`src/rtl/modexp_pkg.sv`:
```
// Shared constants, FSM state type and helpers for the modexp arbiter and engine wrapper.
package modexp_pkg;

    localparam int MODEXP_BITS_DEFAULT = 4;

    typedef enum logic [1:0] {
        ST_IDLE  = 2'd0,
        ST_ISSUE = 2'd1,
        ST_WAIT  = 2'd2,
        ST_RESP  = 2'd3
    } modexp_state_e;

    // Index of the set bit in a one-hot vector of up to eight requesters.
    function automatic logic [2:0] onehot_to_idx(input logic [7:0] oh);
        logic [2:0] idx;
        idx = 3'd0;
        for (int i = 0; i < 8; i++) begin
            if (oh[i]) begin
                idx = 3'(i);
            end else begin
                idx = idx;
            end
        end
        return idx;
    endfunction

endpackage

```
`src/rtl/modexp_arbiter_if.sv`:
```
// Requester, engine and response signals of the modexp arbiter, grouped with master/slave views.
interface modexp_arbiter_if
    import modexp_pkg::*;
#(
    parameter int BITS = MODEXP_BITS_DEFAULT,
    parameter int NREQ = 4
);
    localparam int IW = $clog2(NREQ);

    logic [NREQ-1:0]      req;
    logic [NREQ*BITS-1:0] req_m;
    logic [NREQ*BITS-1:0] req_e;
    logic [NREQ*BITS-1:0] req_n;
    logic [NREQ-1:0]      ack;
    logic                 eng_go;
    logic [BITS-1:0]      eng_m;
    logic [BITS-1:0]      eng_e;
    logic [BITS-1:0]      eng_n;
    logic [BITS-1:0]      eng_r;
    logic                 eng_d;
    logic                 rsp_valid;
    logic [IW-1:0]        rsp_id;
    logic [BITS-1:0]      rsp_r;
    logic                 rsp_ready;
    logic                 err;

    modport master (
        output req, req_m, req_e, req_n, eng_r, eng_d, rsp_ready,
        input  ack, eng_go, eng_m, eng_e, eng_n, rsp_valid, rsp_id, rsp_r, err
    );

    modport slave (
        input  req, req_m, req_e, req_n, eng_r, eng_d, rsp_ready,
        output ack, eng_go, eng_m, eng_e, eng_n, rsp_valid, rsp_id, rsp_r, err
    );

endinterface

```
`src/rtl/modexp_arbiter_rr_arbiter.sv`:
```
// Round-robin selector: one-hot grant to the first active request at or after the pointer.
module rr_arbiter #(
    parameter int NREQ = 4
) (
    input  logic [NREQ-1:0]         req_i,
    input  logic [$clog2(NREQ)-1:0] ptr_i,
    output logic [NREQ-1:0]         gnt_o
);
    localparam int PW = $clog2(NREQ);

    logic [PW-1:0] idx_s;
    logic          found_s;

    // Walk the requesters from the pointer, wrapping at NREQ, and keep the first hit.
    always_comb begin
        gnt_o   = {NREQ{1'b0}};
        found_s = 1'b0;
        idx_s   = ptr_i;
        for (int k = 0; k < NREQ; k++) begin
            if (!found_s && req_i[idx_s]) begin
                gnt_o[idx_s] = 1'b1;
                found_s      = 1'b1;
            end else begin
                found_s = found_s;
            end
            if (idx_s == PW'(NREQ - 1)) begin
                idx_s = {PW{1'b0}};
            end else begin
                idx_s = idx_s + PW'(1);
            end
        end
    end

endmodule

```
`src/rtl/modexp_arbiter.sv`:
```
// Shares one modular-exponentiation engine among NREQ requesters, one job in flight.
// Optional engine watchdog enabled by defining MODEXP_ARB_TIMEOUT_EN.
module modexp_arbiter
    import modexp_pkg::*;
#(
    parameter int BITS       = MODEXP_BITS_DEFAULT,
    parameter int NREQ       = 4,
    parameter int TMO_CYCLES = 255
) (
    input logic             clk,
    input logic             reset_n,
    modexp_arbiter_if.slave bus
);
    localparam int PW = $clog2(NREQ);

    modexp_state_e   state_q, state_d;
    logic [PW-1:0]   ptr_q, ptr_d, rsp_id_q, rsp_id_d, win_idx_s;
    logic [NREQ-1:0] gnt_s, ack_q, ack_d;
    logic            eng_go_q, eng_go_d, rsp_valid_q, rsp_valid_d;
    logic [BITS-1:0] eng_m_q, eng_m_d, eng_e_q, eng_e_d, eng_n_q, eng_n_d, rsp_r_q, rsp_r_d;
    logic [BITS-1:0] m_s [NREQ];
    logic [BITS-1:0] e_s [NREQ];
    logic [BITS-1:0] n_s [NREQ];
    logic            any_req_s, hs_s, tmo_s;

    assign any_req_s = |bus.req;
    assign hs_s      = rsp_valid_q & bus.rsp_ready;
    assign win_idx_s = PW'(onehot_to_idx(8'(gnt_s)));

    rr_arbiter #(.NREQ(NREQ)) u_rr (
        .req_i (bus.req),
        .ptr_i (ptr_q),
        .gnt_o (gnt_s)
    );

    // Unpack the per-requester operand slices.
    always_comb begin
        for (int k = 0; k < NREQ; k++) begin
            m_s[k] = bus.req_m[k*BITS +: BITS];
            e_s[k] = bus.req_e[k*BITS +: BITS];
            n_s[k] = bus.req_n[k*BITS +: BITS];
        end
    end

    // FSM state register.
    always_ff @(posedge clk) begin
        if (!reset_n) begin
            state_q <= ST_IDLE;
        end else begin
            state_q <= state_d;
        end
    end

    // FSM next-state logic; eng_d only matters in WAIT.
    always_comb begin
        state_d = state_q;
        case (state_q)
            ST_IDLE:  if (any_req_s) state_d = ST_ISSUE; else state_d = ST_IDLE;
            ST_ISSUE: state_d = ST_WAIT;
            ST_WAIT:  if (bus.eng_d || tmo_s) state_d = ST_RESP; else state_d = ST_WAIT;
            ST_RESP:  if (hs_s) state_d = ST_IDLE; else state_d = ST_RESP;
            default:  state_d = ST_IDLE;
        endcase
    end

    // FSM output logic: next values of the registered outputs and the RR pointer.
    always_comb begin
        ack_d       = {NREQ{1'b0}};
        eng_go_d    = 1'b0;
        eng_m_d     = eng_m_q;
        eng_e_d     = eng_e_q;
        eng_n_d     = eng_n_q;
        ptr_d       = ptr_q;
        rsp_id_d    = rsp_id_q;
        rsp_r_d     = rsp_r_q;
        rsp_valid_d = rsp_valid_q;
        case (state_q)
            ST_IDLE: begin
                if (any_req_s) begin
                    ack_d    = gnt_s;
                    eng_go_d = 1'b1;
                    eng_m_d  = m_s[win_idx_s];
                    eng_e_d  = e_s[win_idx_s];
                    eng_n_d  = n_s[win_idx_s];
                    rsp_id_d = win_idx_s;
                    ptr_d    = (win_idx_s == PW'(NREQ - 1)) ? {PW{1'b0}} : win_idx_s + PW'(1);
                end else begin
                    ptr_d = ptr_q;
                end
            end
            ST_WAIT: begin
                if (bus.eng_d) begin
                    rsp_r_d     = bus.eng_r;
                    rsp_valid_d = 1'b1;
                end else if (tmo_s) begin
                    rsp_r_d     = {BITS{1'b0}};
                    rsp_valid_d = 1'b1;
                end else begin
                    rsp_valid_d = 1'b0;
                end
            end
            ST_RESP: begin
                if (hs_s) begin
                    rsp_valid_d = 1'b0;
                end else begin
                    rsp_valid_d = 1'b1;
                end
            end
            default: begin
                rsp_valid_d = rsp_valid_q;
            end
        endcase
    end

    // Output and pointer registers.
    always_ff @(posedge clk) begin
        if (!reset_n) begin
            ack_q       <= {NREQ{1'b0}};
            eng_go_q    <= 1'b0;
            eng_m_q     <= {BITS{1'b0}};
            eng_e_q     <= {BITS{1'b0}};
            eng_n_q     <= {BITS{1'b0}};
            ptr_q       <= {PW{1'b0}};
            rsp_id_q    <= {PW{1'b0}};
            rsp_r_q     <= {BITS{1'b0}};
            rsp_valid_q <= 1'b0;
        end else begin
            ack_q       <= ack_d;
            eng_go_q    <= eng_go_d;
            eng_m_q     <= eng_m_d;
            eng_e_q     <= eng_e_d;
            eng_n_q     <= eng_n_d;
            ptr_q       <= ptr_d;
            rsp_id_q    <= rsp_id_d;
            rsp_r_q     <= rsp_r_d;
            rsp_valid_q <= rsp_valid_d;
        end
    end

`ifdef MODEXP_ARB_TIMEOUT_EN
    localparam int CW = $clog2(TMO_CYCLES + 1);

    logic [CW-1:0] cnt_q, cnt_d;
    logic          err_q, err_d;

    assign tmo_s = (state_q == ST_WAIT) && !bus.eng_d && (cnt_q == CW'(TMO_CYCLES - 1));

    // Watchdog: cleared entering WAIT, counts WAIT cycles; err is sticky.
    always_comb begin
        err_d = err_q | tmo_s;
        case (state_q)
            ST_ISSUE: cnt_d = {CW{1'b0}};
            ST_WAIT:  cnt_d = cnt_q + CW'(1);
            default:  cnt_d = cnt_q;
        endcase
    end

    // Watchdog registers.
    always_ff @(posedge clk) begin
        if (!reset_n) begin
            cnt_q <= {CW{1'b0}};
            err_q <= 1'b0;
        end else begin
            cnt_q <= cnt_d;
            err_q <= err_d;
        end
    end

    assign bus.err = err_q;
`else
    // Without the watchdog WAIT never times out.
    assign tmo_s   = (TMO_CYCLES < 32'sd0);
    assign bus.err = 1'b0;
`endif

    assign bus.ack       = ack_q;
    assign bus.eng_go    = eng_go_q;
    assign bus.eng_m     = eng_m_q;
    assign bus.eng_e     = eng_e_q;
    assign bus.eng_n     = eng_n_q;
    assign bus.rsp_valid = rsp_valid_q;
    assign bus.rsp_id    = rsp_id_q;
    assign bus.rsp_r     = rsp_r_q;

endmodule

```
`src/flat_wrapper.sv`:
```
// flat-port wrapper written by rule: the top's interface ports become plain ports
module modexp_arbiter_flat import modexp_pkg::*;
#(
    parameter int BITS       = MODEXP_BITS_DEFAULT,
    parameter int NREQ       = 4,
    parameter int TMO_CYCLES = 255
)
  (clk, reset_n, bus_req, bus_req_m, bus_req_e, bus_req_n, bus_eng_r, bus_eng_d, bus_rsp_ready, bus_ack, bus_eng_go, bus_eng_m, bus_eng_e, bus_eng_n, bus_rsp_valid, bus_rsp_id, bus_rsp_r, bus_err);
  modexp_arbiter_if #(.BITS(BITS), .NREQ(NREQ)) bus_i ();
  input logic clk;
  input logic reset_n;
  input wire logic [$bits(bus_i.req)-1:0] bus_req;
  input wire logic [$bits(bus_i.req_m)-1:0] bus_req_m;
  input wire logic [$bits(bus_i.req_e)-1:0] bus_req_e;
  input wire logic [$bits(bus_i.req_n)-1:0] bus_req_n;
  input wire logic [$bits(bus_i.eng_r)-1:0] bus_eng_r;
  input wire logic [$bits(bus_i.eng_d)-1:0] bus_eng_d;
  input wire logic [$bits(bus_i.rsp_ready)-1:0] bus_rsp_ready;
  output wire logic [$bits(bus_i.ack)-1:0] bus_ack;
  output wire logic [$bits(bus_i.eng_go)-1:0] bus_eng_go;
  output wire logic [$bits(bus_i.eng_m)-1:0] bus_eng_m;
  output wire logic [$bits(bus_i.eng_e)-1:0] bus_eng_e;
  output wire logic [$bits(bus_i.eng_n)-1:0] bus_eng_n;
  output wire logic [$bits(bus_i.rsp_valid)-1:0] bus_rsp_valid;
  output wire logic [$bits(bus_i.rsp_id)-1:0] bus_rsp_id;
  output wire logic [$bits(bus_i.rsp_r)-1:0] bus_rsp_r;
  output wire logic [$bits(bus_i.err)-1:0] bus_err;
  assign bus_i.req = bus_req;
  assign bus_i.req_m = bus_req_m;
  assign bus_i.req_e = bus_req_e;
  assign bus_i.req_n = bus_req_n;
  assign bus_i.eng_r = bus_eng_r;
  assign bus_i.eng_d = bus_eng_d;
  assign bus_i.rsp_ready = bus_rsp_ready;
  assign bus_ack = bus_i.ack;
  assign bus_eng_go = bus_i.eng_go;
  assign bus_eng_m = bus_i.eng_m;
  assign bus_eng_e = bus_i.eng_e;
  assign bus_eng_n = bus_i.eng_n;
  assign bus_rsp_valid = bus_i.rsp_valid;
  assign bus_rsp_id = bus_i.rsp_id;
  assign bus_rsp_r = bus_i.rsp_r;
  assign bus_err = bus_i.err;
  modexp_arbiter #(.BITS(BITS), .NREQ(NREQ), .TMO_CYCLES(TMO_CYCLES)) u_core (.clk(clk), .reset_n(reset_n), .bus(bus_i));
endmodule
```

▶ _Required action_
Return a copy of each line of the material that holds the word "registers".

▶ _Task output_
    // Output and pointer registers.
    // Watchdog registers.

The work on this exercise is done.